En Las Meninas Velázquez consigue la
perspectiva atmosférica perfecta, la presencia del aire entre objetos y
personas, aire que diluye los contornos de los cuerpos del fondo, como
evidencia la figura del aposentador, apenas abocetada. Es un retrato de la
familia real de Felipe IV en el Alcázar y un autorretrato del pintor. La
estructura del cuadro es un diálogo entre lo que parece estar pintando
Velázquez, es decir, los reyes, que aparecen reflejados en el espejo del fondo,
y lo que ha pintado para el espectador,
es decir, la infanta Margarita que entra en la estancia para ver a sus
padres y a las meninas que la rodean, y que no puede estar pintando Velázquez
pues se encuentran a su altura. El espectador al contemplar el cuadro lo
completa al situarse donde se supone estarían los reyes. Por otra parte, hay un
trasfondo que afecta a la propia estimación de la pintura; los reyes al visitar
a Velázquez en su taller elevan la categoría de la pintura a arte liberal.
Las Meninas (1656) es la obra maestra de
Velázquez.
Las hilanderas es el cuadro más vaporoso
de Velázquez. Se confunde la imagen real, el taller, y la intelectual, el tema
mitológico. El cuadro es de género en primer plano y mitológico en el fondo. En
apariencia el lienzo es una escena de taller en la fábrica de tapices de Santa
Isabel, pero en el fondo se representa la historia de Aracne, una joven
ambiciosa orgullosa de su habilidad como tejedora. Palas convoca un concurso
para humillar a Aracne, que se atreve a representar los vicios de los dioses a
través del rapto de Europa, lo que lleva a Palas a castigar a Aracne y
convertirla en una araña. Las hilanderas hacen las veces de testigos.

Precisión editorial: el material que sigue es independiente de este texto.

--- src/rtl/pload_shreg_pkg.sv ---
`timescale 1ns/1ps
package pload_shreg_pkg;
  typedef enum logic [1:0] {
    OP_HOLD  = 2'd0,
    OP_SHIFT = 2'd1,
    OP_LOAD  = 2'd2
  } shreg_op_e;
endpackage

--- src/rtl/pload_shreg_ctrl.sv ---
`timescale 1ns/1ps
module pload_shreg_ctrl
  import pload_shreg_pkg::*;
(
  input  logic      sel_n,
  input  logic      mode,
  output shreg_op_e op
);
  // select dominates: deselected means hold regardless of mode
  always_comb begin
    if (sel_n)     op = OP_HOLD;
    else if (mode) op = OP_LOAD;
    else           op = OP_SHIFT;
  end
endmodule

--- src/rtl/pload_shreg_next.sv ---
`timescale 1ns/1ps
module pload_shreg_next
  import pload_shreg_pkg::*;
#(
  parameter int WIDTH = 16
) (
  input  shreg_op_e        op,
  input  logic [WIDTH-1:0] cur,
  input  logic [WIDTH-1:0] par,
  input  logic             sin,
  output logic [WIDTH-1:0] nxt
);
  for (genvar i = 0; i < WIDTH; i++) begin : g_stage
    logic below;
    if (i == 0) begin : g_bottom
      assign below = sin;
    end else begin : g_upper
      assign below = cur[i-1];
    end
    always_comb begin
      unique case (op)
        OP_LOAD:  nxt[i] = par[i];
        OP_SHIFT: nxt[i] = below;
        default:  nxt[i] = cur[i];
      endcase
    end
  end
endmodule
### src/rtl/bb_pkg.sv
package bb_pkg;

  typedef enum logic {
    BB_IDLE = 1'b0,
    BB_WB   = 1'b1
  } bb_state_e;

  // Byte address in the backing region for a given alias byte offset.
  function automatic logic [31:0] bb_region_byte(input logic [31:0] base,
                                                 input logic [31:0] offset);
    return base + offset;
  endfunction

  // Copy of a word with one bit (lane*8 + bitn) forced to v.
  function automatic logic [31:0] bb_set_bit(input logic [31:0] w,
                                             input logic [1:0]  lane,
                                             input logic [2:0]  bitn,
                                             input logic        v);
    logic [31:0] r;
    r = w;
    r[{lane, bitn}] = v;
    return r;
  endfunction

  // Single bit (lane*8 + bitn) picked out of a word.
  function automatic logic bb_get_bit(input logic [31:0] w,
                                      input logic [1:0]  lane,
                                      input logic [2:0]  bitn);
    return w[{lane, bitn}];
  endfunction

endpackage
**config.mk**
```make
export PLATFORM = sky130hd
export DESIGN_NAME = blk_len_counter
export DESIGN_NICKNAME = d
export VERILOG_FILES = /design/src/rtl/dbs_pkg.sv /design/src/rtl/dbs_step_gate.sv /design/src/rtl/dbs_len_reg.sv /design/src/rtl/dbs_cnt.sv /design/src/rtl/blk_len_counter.sv
export SDC_FILE = /design/constraint.sdc
export NUM_CORES = 1
export LEC_CHECK = 0
export BUFFER_PORTS_ARGS = -buffer_cell sky130_fd_sc_hd__buf_2
export CAP_MARGIN = 20
export CORE_ASPECT_RATIO = 1.1
export CORE_MARGIN = 2
export CORE_UTILIZATION = 48
export DETAILED_ROUTE_END_ITERATION = 8
export HOLD_SLACK_MARGIN = 0.1
export PLACE_DENSITY = 0.82
export SYNTH_ARGS = -nofsm -noshare
export SYNTH_HDL_FRONTEND = slang
export SYNTH_SLANG_ARGS = --single-unit
```
**constraint.sdc**
```tcl
create_clock -name clk -period 2.4 [get_ports clk]
set_input_delay 0.36 -clock clk [delete_from_list [all_inputs] [get_ports clk]]
set_output_delay 0.36 -clock clk [all_outputs]
set_load 0.02 [all_outputs]
```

Las hilanderas (1657) fue la última gran obra de Velázquez.
En 1659
Velázquez recibió el nombramiento de caballero de la Orden de Santiago en
reconocimiento de su arte. Pero el reconocimiento por el gran público es muy
posterior, y por dos motivos: sus pinturas religiosas son escasas y casi toda
su producción permaneció inaccesible en los palacios reales. Todo cambió entre
1819, año en el que se abrió el Museo del Prado, y 1865, año en el que Manet,
tras visitar Madrid, definió a Velázquez como “pintor de pintores y el más
grande pintor que jamás ha existido”.